▸ **Problem**
Below is a set of records; restate each one word for word.
*** Opening of Given data ***
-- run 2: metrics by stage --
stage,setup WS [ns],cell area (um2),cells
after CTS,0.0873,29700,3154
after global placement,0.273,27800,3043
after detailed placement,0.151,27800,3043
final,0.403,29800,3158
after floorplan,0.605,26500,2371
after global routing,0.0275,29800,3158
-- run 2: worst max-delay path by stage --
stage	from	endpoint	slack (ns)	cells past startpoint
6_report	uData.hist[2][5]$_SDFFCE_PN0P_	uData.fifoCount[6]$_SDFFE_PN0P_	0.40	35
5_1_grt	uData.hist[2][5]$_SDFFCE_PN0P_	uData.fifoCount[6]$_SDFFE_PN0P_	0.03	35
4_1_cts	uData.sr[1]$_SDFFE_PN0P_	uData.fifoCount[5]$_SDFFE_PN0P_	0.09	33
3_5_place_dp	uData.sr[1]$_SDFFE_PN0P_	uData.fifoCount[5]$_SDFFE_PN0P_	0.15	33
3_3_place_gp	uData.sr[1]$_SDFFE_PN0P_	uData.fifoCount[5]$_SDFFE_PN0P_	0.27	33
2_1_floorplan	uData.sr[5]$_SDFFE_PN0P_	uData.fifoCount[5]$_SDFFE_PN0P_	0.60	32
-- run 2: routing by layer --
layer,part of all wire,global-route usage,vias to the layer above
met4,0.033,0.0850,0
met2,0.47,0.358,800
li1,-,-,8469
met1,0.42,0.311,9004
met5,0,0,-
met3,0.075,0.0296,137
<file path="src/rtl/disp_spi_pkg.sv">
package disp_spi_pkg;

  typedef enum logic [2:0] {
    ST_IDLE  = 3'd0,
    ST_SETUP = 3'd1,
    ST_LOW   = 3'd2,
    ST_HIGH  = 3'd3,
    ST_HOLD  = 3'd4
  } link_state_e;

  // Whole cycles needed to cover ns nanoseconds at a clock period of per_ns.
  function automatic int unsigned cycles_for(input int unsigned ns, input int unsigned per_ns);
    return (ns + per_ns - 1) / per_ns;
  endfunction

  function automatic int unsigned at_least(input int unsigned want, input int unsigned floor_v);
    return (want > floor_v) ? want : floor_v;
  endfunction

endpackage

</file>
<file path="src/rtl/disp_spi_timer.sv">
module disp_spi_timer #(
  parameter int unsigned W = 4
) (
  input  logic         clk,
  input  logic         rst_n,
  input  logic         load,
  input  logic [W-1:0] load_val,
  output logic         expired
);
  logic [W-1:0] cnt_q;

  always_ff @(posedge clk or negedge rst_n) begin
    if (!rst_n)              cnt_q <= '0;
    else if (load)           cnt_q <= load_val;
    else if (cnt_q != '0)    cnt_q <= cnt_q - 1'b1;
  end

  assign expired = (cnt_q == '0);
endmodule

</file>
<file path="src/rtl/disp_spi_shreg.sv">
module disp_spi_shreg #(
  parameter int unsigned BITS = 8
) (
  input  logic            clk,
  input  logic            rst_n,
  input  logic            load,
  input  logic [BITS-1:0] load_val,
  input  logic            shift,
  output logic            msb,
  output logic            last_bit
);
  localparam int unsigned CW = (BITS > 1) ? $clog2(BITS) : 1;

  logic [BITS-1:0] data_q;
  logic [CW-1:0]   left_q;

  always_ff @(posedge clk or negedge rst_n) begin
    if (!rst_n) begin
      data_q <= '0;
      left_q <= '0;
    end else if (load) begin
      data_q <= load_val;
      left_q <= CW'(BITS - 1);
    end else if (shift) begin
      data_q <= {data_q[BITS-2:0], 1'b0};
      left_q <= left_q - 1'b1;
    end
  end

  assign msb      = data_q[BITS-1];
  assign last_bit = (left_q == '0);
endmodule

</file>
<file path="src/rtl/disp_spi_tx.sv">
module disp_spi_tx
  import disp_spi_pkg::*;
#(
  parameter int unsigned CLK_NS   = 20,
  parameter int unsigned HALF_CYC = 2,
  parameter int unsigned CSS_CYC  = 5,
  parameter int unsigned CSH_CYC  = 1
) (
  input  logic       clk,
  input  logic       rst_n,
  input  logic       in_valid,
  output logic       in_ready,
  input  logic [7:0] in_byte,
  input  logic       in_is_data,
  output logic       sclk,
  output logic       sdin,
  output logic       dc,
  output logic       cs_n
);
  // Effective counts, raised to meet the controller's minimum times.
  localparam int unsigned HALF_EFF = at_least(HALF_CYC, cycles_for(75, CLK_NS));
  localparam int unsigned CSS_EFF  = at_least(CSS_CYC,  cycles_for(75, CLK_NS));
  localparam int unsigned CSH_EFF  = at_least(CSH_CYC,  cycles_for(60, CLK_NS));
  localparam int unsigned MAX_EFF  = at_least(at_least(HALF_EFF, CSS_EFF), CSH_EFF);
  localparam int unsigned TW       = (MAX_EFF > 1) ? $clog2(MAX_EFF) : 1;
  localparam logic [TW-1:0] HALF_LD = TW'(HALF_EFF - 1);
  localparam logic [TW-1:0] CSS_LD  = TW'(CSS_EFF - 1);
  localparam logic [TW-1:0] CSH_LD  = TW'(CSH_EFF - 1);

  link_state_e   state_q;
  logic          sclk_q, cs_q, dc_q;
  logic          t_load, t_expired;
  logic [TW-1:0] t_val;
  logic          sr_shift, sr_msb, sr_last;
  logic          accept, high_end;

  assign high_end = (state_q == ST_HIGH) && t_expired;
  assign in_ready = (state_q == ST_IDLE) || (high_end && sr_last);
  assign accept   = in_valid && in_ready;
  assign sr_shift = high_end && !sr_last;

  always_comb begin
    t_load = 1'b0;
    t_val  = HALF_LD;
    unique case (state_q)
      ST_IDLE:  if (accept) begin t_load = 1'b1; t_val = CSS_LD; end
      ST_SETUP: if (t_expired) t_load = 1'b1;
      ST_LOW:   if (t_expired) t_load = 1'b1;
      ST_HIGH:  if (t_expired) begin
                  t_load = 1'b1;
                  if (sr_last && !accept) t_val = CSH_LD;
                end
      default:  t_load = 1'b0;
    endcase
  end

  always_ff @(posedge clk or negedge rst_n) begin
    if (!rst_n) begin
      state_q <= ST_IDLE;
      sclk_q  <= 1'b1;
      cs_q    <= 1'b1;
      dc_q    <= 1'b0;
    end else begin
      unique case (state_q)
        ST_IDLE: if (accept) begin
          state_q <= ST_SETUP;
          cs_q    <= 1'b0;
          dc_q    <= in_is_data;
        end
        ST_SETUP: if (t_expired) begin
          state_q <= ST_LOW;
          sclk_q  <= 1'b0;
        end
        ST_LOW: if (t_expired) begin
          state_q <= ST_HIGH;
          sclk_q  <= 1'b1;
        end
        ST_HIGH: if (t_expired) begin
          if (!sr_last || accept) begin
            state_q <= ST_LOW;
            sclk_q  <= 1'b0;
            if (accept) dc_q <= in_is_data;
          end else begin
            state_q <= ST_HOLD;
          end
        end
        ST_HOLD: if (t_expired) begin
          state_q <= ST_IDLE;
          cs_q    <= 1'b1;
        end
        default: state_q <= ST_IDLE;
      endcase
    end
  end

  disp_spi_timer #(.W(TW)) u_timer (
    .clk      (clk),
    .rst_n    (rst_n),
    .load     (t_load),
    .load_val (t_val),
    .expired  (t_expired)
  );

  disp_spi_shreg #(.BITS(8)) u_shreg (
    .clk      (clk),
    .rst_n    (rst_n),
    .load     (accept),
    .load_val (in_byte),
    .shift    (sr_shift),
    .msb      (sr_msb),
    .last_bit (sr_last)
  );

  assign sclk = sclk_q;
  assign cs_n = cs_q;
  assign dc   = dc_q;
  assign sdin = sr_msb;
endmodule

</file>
*** Close of Given data ***
▸ **Exercise answer**
-- run 2: metrics by stage --
stage,setup WS [ns],cell area (um2),cells
after CTS,0.0873,29700,3154
after global placement,0.273,27800,3043
after detailed placement,0.151,27800,3043
final,0.403,29800,3158
after floorplan,0.605,26500,2371
after global routing,0.0275,29800,3158
-- run 2: worst max-delay path by stage --
stage	from	endpoint	slack (ns)	cells past startpoint
6_report	uData.hist[2][5]$_SDFFCE_PN0P_	uData.fifoCount[6]$_SDFFE_PN0P_	0.40	35
5_1_grt	uData.hist[2][5]$_SDFFCE_PN0P_	uData.fifoCount[6]$_SDFFE_PN0P_	0.03	35
4_1_cts	uData.sr[1]$_SDFFE_PN0P_	uData.fifoCount[5]$_SDFFE_PN0P_	0.09	33
3_5_place_dp	uData.sr[1]$_SDFFE_PN0P_	uData.fifoCount[5]$_SDFFE_PN0P_	0.15	33
3_3_place_gp	uData.sr[1]$_SDFFE_PN0P_	uData.fifoCount[5]$_SDFFE_PN0P_	0.27	33
2_1_floorplan	uData.sr[5]$_SDFFE_PN0P_	uData.fifoCount[5]$_SDFFE_PN0P_	0.60	32
-- run 2: routing by layer --
layer,part of all wire,global-route usage,vias to the layer above
met4,0.033,0.0850,0
met2,0.47,0.358,800
li1,-,-,8469
met1,0.42,0.311,9004
met5,0,0,-
met3,0.075,0.0296,137
<file path="src/rtl/disp_spi_pkg.sv">
package disp_spi_pkg;

  typedef enum logic [2:0] {
    ST_IDLE  = 3'd0,
    ST_SETUP = 3'd1,
    ST_LOW   = 3'd2,
    ST_HIGH  = 3'd3,
    ST_HOLD  = 3'd4
  } link_state_e;

  // Whole cycles needed to cover ns nanoseconds at a clock period of per_ns.
  function automatic int unsigned cycles_for(input int unsigned ns, input int unsigned per_ns);
    return (ns + per_ns - 1) / per_ns;
  endfunction

  function automatic int unsigned at_least(input int unsigned want, input int unsigned floor_v);
    return (want > floor_v) ? want : floor_v;
  endfunction

endpackage

</file>
<file path="src/rtl/disp_spi_timer.sv">
module disp_spi_timer #(
  parameter int unsigned W = 4
) (
  input  logic         clk,
  input  logic         rst_n,
  input  logic         load,
  input  logic [W-1:0] load_val,
  output logic         expired
);
  logic [W-1:0] cnt_q;

  always_ff @(posedge clk or negedge rst_n) begin
    if (!rst_n)              cnt_q <= '0;
    else if (load)           cnt_q <= load_val;
    else if (cnt_q != '0)    cnt_q <= cnt_q - 1'b1;
  end

  assign expired = (cnt_q == '0);
endmodule

</file>
<file path="src/rtl/disp_spi_shreg.sv">
module disp_spi_shreg #(
  parameter int unsigned BITS = 8
) (
  input  logic            clk,
  input  logic            rst_n,
  input  logic            load,
  input  logic [BITS-1:0] load_val,
  input  logic            shift,
  output logic            msb,
  output logic            last_bit
);
  localparam int unsigned CW = (BITS > 1) ? $clog2(BITS) : 1;

  logic [BITS-1:0] data_q;
  logic [CW-1:0]   left_q;

  always_ff @(posedge clk or negedge rst_n) begin
    if (!rst_n) begin
      data_q <= '0;
      left_q <= '0;
    end else if (load) begin
      data_q <= load_val;
      left_q <= CW'(BITS - 1);
    end else if (shift) begin
      data_q <= {data_q[BITS-2:0], 1'b0};
      left_q <= left_q - 1'b1;
    end
  end

  assign msb      = data_q[BITS-1];
  assign last_bit = (left_q == '0);
endmodule

</file>
<file path="src/rtl/disp_spi_tx.sv">
module disp_spi_tx
  import disp_spi_pkg::*;
#(
  parameter int unsigned CLK_NS   = 20,
  parameter int unsigned HALF_CYC = 2,
  parameter int unsigned CSS_CYC  = 5,
  parameter int unsigned CSH_CYC  = 1
) (
  input  logic       clk,
  input  logic       rst_n,
  input  logic       in_valid,
  output logic       in_ready,
  input  logic [7:0] in_byte,
  input  logic       in_is_data,
  output logic       sclk,
  output logic       sdin,
  output logic       dc,
  output logic       cs_n
);
  // Effective counts, raised to meet the controller's minimum times.
  localparam int unsigned HALF_EFF = at_least(HALF_CYC, cycles_for(75, CLK_NS));
  localparam int unsigned CSS_EFF  = at_least(CSS_CYC,  cycles_for(75, CLK_NS));
  localparam int unsigned CSH_EFF  = at_least(CSH_CYC,  cycles_for(60, CLK_NS));
  localparam int unsigned MAX_EFF  = at_least(at_least(HALF_EFF, CSS_EFF), CSH_EFF);
  localparam int unsigned TW       = (MAX_EFF > 1) ? $clog2(MAX_EFF) : 1;
  localparam logic [TW-1:0] HALF_LD = TW'(HALF_EFF - 1);
  localparam logic [TW-1:0] CSS_LD  = TW'(CSS_EFF - 1);
  localparam logic [TW-1:0] CSH_LD  = TW'(CSH_EFF - 1);

  link_state_e   state_q;
  logic          sclk_q, cs_q, dc_q;
  logic          t_load, t_expired;
  logic [TW-1:0] t_val;
  logic          sr_shift, sr_msb, sr_last;
  logic          accept, high_end;

  assign high_end = (state_q == ST_HIGH) && t_expired;
  assign in_ready = (state_q == ST_IDLE) || (high_end && sr_last);
  assign accept   = in_valid && in_ready;
  assign sr_shift = high_end && !sr_last;

  always_comb begin
    t_load = 1'b0;
    t_val  = HALF_LD;
    unique case (state_q)
      ST_IDLE:  if (accept) begin t_load = 1'b1; t_val = CSS_LD; end
      ST_SETUP: if (t_expired) t_load = 1'b1;
      ST_LOW:   if (t_expired) t_load = 1'b1;
      ST_HIGH:  if (t_expired) begin
                  t_load = 1'b1;
                  if (sr_last && !accept) t_val = CSH_LD;
                end
      default:  t_load = 1'b0;
    endcase
  end

  always_ff @(posedge clk or negedge rst_n) begin
    if (!rst_n) begin
      state_q <= ST_IDLE;
      sclk_q  <= 1'b1;
      cs_q    <= 1'b1;
      dc_q    <= 1'b0;
    end else begin
      unique case (state_q)
        ST_IDLE: if (accept) begin
          state_q <= ST_SETUP;
          cs_q    <= 1'b0;
          dc_q    <= in_is_data;
        end
        ST_SETUP: if (t_expired) begin
          state_q <= ST_LOW;
          sclk_q  <= 1'b0;
        end
        ST_LOW: if (t_expired) begin
          state_q <= ST_HIGH;
          sclk_q  <= 1'b1;
        end
        ST_HIGH: if (t_expired) begin
          if (!sr_last || accept) begin
            state_q <= ST_LOW;
            sclk_q  <= 1'b0;
            if (accept) dc_q <= in_is_data;
          end else begin
            state_q <= ST_HOLD;
          end
        end
        ST_HOLD: if (t_expired) begin
          state_q <= ST_IDLE;
          cs_q    <= 1'b1;
        end
        default: state_q <= ST_IDLE;
      endcase
    end
  end

  disp_spi_timer #(.W(TW)) u_timer (
    .clk      (clk),
    .rst_n    (rst_n),
    .load     (t_load),
    .load_val (t_val),
    .expired  (t_expired)
  );

  disp_spi_shreg #(.BITS(8)) u_shreg (
    .clk      (clk),
    .rst_n    (rst_n),
    .load     (accept),
    .load_val (in_byte),
    .shift    (sr_shift),
    .msb      (sr_msb),
    .last_bit (sr_last)
  );

  assign sclk = sclk_q;
  assign cs_n = cs_q;
  assign dc   = dc_q;
  assign sdin = sr_msb;
endmodule

</file>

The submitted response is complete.